#### [WHAT THE EXERCISE ASKS]
Using the data below, return the stretch from the line that contains "## run 2: per-stage QoR" through the line that contains "set_driving_cell -lib_cell sky130_fd_sc_hd__clkbuf_16", both included, exactly as it stands and nothing beyond it.

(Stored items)
------------

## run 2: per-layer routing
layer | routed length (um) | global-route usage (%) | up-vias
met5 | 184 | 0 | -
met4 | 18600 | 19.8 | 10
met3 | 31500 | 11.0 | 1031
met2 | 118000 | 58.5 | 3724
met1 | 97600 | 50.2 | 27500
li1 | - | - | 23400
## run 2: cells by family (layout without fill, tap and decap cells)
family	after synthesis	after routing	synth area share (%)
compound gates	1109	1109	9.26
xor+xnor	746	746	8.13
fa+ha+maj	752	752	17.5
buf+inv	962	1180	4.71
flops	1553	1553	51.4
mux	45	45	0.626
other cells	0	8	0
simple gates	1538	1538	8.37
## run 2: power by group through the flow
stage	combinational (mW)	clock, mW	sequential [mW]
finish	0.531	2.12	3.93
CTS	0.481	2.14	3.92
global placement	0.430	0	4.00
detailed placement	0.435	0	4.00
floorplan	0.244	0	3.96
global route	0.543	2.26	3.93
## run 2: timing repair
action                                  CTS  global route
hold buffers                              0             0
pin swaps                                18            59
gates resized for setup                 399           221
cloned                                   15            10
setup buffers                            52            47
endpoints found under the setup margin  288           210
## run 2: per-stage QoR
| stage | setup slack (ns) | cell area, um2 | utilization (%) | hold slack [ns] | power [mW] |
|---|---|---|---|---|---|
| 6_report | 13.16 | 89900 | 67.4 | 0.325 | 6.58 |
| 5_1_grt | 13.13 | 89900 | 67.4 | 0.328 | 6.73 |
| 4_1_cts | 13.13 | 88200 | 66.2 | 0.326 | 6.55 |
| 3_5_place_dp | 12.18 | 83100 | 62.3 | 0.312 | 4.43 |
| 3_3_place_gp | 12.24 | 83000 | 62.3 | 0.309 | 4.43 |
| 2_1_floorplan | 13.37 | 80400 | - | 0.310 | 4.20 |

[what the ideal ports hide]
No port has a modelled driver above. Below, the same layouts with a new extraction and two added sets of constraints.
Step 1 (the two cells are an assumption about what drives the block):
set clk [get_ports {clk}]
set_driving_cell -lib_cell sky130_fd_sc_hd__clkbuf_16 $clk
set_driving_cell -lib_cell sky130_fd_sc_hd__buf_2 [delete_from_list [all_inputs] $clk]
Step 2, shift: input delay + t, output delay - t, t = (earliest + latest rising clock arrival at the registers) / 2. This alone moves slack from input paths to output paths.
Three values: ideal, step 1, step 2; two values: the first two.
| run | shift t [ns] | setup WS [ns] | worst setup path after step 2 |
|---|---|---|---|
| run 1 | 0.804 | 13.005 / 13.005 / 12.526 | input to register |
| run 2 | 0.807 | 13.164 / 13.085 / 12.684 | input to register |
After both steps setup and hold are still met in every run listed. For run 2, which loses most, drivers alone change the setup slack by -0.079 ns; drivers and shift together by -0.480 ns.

------------

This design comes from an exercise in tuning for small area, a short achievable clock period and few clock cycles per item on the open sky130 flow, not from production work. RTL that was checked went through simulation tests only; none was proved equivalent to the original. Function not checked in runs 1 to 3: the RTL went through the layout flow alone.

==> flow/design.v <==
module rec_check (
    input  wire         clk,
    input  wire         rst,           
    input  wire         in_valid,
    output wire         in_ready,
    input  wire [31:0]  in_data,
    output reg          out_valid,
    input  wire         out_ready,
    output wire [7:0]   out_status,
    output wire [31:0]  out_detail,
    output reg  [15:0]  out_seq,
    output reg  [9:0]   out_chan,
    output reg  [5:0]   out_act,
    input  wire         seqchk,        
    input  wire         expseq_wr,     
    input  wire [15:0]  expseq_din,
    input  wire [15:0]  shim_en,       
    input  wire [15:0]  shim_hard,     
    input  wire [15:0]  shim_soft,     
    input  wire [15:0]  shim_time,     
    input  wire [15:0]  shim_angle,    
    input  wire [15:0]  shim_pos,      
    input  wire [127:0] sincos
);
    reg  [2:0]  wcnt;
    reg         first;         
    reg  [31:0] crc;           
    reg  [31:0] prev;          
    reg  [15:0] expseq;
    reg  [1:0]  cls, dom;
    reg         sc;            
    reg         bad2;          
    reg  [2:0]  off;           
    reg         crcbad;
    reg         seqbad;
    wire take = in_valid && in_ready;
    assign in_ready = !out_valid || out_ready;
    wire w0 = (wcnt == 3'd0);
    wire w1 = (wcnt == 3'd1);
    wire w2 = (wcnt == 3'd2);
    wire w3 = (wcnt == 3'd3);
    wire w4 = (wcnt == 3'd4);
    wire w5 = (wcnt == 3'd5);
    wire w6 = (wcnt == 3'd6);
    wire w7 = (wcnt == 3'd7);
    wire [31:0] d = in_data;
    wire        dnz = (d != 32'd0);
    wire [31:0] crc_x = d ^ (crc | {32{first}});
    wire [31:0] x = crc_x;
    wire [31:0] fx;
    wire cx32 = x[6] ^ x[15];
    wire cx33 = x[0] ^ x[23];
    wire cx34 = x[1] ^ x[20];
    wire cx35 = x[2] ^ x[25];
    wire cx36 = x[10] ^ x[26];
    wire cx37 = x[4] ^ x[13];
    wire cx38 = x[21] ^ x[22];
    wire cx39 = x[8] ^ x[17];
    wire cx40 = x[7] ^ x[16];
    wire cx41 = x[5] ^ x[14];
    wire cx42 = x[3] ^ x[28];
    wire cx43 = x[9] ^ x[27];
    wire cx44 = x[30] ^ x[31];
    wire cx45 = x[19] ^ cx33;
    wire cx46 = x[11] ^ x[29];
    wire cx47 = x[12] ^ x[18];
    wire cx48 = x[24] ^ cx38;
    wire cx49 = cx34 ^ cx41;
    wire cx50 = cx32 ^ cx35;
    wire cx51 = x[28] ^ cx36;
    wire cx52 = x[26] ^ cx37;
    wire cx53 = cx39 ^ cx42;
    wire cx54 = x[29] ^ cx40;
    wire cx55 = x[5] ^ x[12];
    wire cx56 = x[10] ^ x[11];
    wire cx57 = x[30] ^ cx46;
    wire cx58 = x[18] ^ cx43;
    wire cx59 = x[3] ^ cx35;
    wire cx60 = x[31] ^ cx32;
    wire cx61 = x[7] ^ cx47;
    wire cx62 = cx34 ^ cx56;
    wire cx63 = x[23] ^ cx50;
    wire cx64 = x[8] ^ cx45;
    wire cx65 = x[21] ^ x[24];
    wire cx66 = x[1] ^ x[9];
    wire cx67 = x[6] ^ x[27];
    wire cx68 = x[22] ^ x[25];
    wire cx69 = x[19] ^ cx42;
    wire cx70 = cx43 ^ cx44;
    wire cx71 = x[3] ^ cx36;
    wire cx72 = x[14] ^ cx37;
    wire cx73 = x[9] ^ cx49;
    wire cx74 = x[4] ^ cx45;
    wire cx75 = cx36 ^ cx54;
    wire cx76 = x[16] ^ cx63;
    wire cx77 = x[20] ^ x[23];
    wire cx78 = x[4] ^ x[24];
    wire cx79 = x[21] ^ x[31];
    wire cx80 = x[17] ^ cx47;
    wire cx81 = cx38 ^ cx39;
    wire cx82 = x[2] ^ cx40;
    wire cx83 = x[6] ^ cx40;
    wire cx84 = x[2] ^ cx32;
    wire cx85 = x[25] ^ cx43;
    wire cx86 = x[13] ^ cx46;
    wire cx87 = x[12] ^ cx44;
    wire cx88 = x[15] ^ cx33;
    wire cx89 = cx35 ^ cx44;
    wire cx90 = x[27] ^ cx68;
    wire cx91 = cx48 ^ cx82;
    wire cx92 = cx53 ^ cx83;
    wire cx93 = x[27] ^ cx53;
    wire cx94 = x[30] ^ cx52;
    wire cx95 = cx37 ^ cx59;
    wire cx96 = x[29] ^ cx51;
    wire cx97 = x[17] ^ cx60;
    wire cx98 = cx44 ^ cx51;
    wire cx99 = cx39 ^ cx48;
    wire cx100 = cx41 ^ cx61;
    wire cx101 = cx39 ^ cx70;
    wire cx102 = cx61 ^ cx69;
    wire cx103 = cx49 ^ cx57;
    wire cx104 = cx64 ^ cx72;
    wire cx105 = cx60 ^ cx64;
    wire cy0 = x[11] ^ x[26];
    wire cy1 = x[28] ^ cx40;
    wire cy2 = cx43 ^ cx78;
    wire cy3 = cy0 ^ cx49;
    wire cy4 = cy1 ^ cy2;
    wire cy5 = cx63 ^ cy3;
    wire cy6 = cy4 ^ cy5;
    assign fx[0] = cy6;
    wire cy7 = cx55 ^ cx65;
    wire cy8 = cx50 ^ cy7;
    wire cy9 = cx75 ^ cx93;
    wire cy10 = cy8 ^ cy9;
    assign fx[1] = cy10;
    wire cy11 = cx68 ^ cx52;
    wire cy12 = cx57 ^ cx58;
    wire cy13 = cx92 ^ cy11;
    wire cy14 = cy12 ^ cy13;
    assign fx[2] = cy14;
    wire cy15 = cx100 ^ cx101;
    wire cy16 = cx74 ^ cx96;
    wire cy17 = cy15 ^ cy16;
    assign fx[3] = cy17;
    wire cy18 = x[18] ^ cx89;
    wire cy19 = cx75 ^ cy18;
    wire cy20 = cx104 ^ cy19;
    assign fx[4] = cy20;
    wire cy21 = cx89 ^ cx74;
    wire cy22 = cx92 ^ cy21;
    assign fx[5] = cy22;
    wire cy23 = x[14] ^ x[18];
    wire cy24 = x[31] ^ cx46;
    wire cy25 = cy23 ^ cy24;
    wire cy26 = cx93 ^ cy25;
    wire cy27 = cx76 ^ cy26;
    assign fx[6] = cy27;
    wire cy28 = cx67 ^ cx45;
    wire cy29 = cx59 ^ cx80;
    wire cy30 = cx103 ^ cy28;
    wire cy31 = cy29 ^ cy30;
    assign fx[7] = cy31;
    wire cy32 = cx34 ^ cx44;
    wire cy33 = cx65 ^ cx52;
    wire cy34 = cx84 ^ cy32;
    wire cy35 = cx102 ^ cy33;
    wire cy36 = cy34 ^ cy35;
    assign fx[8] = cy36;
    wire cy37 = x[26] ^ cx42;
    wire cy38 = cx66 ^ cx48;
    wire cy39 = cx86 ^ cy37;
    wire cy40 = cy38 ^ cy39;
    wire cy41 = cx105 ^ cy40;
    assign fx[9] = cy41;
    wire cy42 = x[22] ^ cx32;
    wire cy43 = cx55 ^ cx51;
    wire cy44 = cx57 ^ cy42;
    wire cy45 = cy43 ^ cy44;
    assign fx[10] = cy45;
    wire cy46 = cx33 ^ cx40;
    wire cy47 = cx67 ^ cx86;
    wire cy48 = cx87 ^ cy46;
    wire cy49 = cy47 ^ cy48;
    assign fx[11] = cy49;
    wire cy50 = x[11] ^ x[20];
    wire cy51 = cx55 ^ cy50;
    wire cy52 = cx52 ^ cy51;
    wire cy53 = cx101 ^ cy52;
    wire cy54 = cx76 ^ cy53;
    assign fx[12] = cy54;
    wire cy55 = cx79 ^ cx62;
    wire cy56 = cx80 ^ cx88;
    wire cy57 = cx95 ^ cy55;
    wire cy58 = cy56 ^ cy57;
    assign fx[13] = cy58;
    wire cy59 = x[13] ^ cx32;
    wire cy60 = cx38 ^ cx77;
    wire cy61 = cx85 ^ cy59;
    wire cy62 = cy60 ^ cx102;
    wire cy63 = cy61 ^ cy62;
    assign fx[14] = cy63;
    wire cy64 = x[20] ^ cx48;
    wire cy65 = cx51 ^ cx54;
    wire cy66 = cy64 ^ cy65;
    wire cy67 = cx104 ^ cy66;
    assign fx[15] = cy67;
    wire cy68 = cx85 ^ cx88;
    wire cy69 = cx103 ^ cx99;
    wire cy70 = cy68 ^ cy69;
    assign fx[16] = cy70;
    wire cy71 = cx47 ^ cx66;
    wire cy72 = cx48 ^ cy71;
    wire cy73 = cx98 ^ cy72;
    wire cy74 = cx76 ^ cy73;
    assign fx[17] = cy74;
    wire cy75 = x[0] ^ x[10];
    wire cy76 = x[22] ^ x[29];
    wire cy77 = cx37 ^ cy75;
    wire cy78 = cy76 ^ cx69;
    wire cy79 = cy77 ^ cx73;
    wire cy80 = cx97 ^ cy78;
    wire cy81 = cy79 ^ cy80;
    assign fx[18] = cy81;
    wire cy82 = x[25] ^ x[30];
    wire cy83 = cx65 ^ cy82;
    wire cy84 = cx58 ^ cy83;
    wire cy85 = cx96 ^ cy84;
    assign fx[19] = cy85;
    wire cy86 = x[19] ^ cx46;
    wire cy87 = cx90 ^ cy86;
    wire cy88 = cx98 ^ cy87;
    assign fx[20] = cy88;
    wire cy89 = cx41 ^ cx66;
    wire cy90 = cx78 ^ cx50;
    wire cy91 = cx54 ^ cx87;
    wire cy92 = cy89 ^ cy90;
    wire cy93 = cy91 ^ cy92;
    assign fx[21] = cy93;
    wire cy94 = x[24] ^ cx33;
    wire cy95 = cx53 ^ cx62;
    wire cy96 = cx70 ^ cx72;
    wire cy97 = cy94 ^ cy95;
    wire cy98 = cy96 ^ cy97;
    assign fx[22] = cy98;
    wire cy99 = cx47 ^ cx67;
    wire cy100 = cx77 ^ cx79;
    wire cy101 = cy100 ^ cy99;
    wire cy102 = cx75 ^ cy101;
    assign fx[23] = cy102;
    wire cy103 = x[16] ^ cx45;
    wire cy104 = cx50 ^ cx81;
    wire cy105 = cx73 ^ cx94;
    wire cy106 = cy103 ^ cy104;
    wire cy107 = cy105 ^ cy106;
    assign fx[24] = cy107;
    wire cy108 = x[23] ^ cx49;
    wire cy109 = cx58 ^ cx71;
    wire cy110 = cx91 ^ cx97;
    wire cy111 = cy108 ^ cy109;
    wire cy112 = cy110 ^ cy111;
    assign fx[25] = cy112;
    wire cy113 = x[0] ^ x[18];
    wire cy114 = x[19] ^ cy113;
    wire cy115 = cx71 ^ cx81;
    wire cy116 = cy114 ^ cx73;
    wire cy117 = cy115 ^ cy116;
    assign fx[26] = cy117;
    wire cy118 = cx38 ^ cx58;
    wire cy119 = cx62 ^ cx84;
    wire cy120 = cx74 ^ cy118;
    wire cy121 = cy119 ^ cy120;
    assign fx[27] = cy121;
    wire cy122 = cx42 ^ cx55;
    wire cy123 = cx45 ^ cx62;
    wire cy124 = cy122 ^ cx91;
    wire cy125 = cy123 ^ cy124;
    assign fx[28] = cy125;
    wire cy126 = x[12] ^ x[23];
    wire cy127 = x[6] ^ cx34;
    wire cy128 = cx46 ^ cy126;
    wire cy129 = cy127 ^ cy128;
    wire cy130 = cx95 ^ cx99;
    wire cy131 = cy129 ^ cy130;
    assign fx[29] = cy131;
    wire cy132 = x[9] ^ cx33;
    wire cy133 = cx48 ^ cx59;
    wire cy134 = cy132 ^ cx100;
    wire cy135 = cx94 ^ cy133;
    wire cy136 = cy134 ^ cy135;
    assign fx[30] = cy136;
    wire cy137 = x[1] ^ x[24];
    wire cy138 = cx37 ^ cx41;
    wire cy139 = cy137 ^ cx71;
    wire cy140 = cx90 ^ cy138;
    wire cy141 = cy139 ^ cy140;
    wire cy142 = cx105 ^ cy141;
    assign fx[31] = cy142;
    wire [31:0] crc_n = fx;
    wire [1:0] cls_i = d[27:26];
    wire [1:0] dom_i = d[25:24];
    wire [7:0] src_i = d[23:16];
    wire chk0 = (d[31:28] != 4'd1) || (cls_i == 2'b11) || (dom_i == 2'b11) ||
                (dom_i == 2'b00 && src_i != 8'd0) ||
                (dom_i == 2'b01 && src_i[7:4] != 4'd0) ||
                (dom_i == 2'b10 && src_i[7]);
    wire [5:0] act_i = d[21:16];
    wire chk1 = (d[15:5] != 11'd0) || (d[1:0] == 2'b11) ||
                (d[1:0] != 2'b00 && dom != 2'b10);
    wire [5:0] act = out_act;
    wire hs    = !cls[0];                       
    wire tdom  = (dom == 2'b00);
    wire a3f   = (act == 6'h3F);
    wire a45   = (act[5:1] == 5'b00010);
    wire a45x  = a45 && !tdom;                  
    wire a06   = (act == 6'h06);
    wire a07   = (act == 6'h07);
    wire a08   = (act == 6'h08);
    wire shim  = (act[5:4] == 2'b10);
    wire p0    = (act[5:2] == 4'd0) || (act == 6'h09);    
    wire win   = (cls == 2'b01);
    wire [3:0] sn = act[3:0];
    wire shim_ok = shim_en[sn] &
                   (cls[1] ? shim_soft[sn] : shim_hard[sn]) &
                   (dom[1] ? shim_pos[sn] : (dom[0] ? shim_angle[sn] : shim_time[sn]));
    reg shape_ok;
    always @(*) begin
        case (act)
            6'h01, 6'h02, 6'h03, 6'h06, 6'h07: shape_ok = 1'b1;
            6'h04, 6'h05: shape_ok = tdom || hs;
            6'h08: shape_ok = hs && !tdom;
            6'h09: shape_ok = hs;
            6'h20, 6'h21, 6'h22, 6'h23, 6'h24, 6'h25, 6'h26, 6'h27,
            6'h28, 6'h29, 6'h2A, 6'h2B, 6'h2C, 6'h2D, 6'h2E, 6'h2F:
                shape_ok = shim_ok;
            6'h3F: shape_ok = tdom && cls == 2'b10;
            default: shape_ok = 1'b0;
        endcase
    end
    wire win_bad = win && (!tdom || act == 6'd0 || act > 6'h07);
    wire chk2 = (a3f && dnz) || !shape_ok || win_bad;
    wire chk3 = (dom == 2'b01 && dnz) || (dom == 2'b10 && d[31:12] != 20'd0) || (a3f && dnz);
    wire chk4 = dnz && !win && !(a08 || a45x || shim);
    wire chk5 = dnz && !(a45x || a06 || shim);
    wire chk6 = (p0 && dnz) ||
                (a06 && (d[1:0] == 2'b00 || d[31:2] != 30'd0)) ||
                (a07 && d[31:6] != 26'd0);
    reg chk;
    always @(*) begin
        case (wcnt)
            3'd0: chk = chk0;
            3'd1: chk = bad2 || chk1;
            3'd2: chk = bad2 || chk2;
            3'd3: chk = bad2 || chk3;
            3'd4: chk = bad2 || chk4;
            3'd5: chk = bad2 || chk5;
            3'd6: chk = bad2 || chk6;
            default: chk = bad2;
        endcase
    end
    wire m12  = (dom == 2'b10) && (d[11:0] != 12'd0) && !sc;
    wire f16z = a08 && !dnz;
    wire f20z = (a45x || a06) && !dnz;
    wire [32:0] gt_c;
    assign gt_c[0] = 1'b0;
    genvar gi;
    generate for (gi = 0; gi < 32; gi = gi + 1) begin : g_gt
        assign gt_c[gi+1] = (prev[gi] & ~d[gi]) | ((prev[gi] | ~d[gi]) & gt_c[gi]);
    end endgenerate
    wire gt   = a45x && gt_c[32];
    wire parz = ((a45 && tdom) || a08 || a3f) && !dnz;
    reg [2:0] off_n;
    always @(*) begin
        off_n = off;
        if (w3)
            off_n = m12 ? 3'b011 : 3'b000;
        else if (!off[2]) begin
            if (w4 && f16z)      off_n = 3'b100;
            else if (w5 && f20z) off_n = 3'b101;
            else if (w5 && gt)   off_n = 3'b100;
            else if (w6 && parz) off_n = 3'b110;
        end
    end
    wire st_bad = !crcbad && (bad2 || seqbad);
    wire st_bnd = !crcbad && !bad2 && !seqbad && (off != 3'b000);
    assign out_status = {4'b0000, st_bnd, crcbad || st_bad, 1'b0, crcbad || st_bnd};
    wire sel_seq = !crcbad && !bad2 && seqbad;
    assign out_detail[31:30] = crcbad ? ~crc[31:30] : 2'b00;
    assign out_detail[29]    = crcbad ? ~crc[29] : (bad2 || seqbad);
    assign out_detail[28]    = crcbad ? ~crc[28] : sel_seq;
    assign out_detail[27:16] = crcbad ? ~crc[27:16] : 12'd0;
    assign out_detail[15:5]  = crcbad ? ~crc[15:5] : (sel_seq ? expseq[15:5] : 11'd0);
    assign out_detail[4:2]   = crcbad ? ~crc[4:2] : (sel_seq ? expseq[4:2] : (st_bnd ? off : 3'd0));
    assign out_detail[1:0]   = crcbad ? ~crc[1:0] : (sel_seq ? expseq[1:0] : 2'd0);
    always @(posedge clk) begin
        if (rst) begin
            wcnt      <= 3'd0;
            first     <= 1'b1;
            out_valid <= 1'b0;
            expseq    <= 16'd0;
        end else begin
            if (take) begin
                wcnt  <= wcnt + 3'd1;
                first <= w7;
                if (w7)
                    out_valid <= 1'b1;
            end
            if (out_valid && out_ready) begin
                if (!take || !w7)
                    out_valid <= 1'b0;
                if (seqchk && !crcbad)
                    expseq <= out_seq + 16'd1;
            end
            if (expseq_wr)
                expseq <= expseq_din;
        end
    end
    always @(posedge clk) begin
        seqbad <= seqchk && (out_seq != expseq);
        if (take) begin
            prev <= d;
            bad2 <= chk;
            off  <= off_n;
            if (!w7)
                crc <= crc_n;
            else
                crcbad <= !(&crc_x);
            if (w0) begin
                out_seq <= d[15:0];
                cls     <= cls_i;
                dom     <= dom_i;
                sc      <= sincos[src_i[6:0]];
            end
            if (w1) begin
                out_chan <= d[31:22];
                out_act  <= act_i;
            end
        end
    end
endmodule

------------

#### [ANSWER BOX]
## run 2: per-stage QoR
| stage | setup slack (ns) | cell area, um2 | utilization (%) | hold slack [ns] | power [mW] |
|---|---|---|---|---|---|
| 6_report | 13.16 | 89900 | 67.4 | 0.325 | 6.58 |
| 5_1_grt | 13.13 | 89900 | 67.4 | 0.328 | 6.73 |
| 4_1_cts | 13.13 | 88200 | 66.2 | 0.326 | 6.55 |
| 3_5_place_dp | 12.18 | 83100 | 62.3 | 0.312 | 4.43 |
| 3_3_place_gp | 12.24 | 83000 | 62.3 | 0.309 | 4.43 |
| 2_1_floorplan | 13.37 | 80400 | - | 0.310 | 4.20 |

[what the ideal ports hide]
No port has a modelled driver above. Below, the same layouts with a new extraction and two added sets of constraints.
Step 1 (the two cells are an assumption about what drives the block):
set clk [get_ports {clk}]
set_driving_cell -lib_cell sky130_fd_sc_hd__clkbuf_16 $clk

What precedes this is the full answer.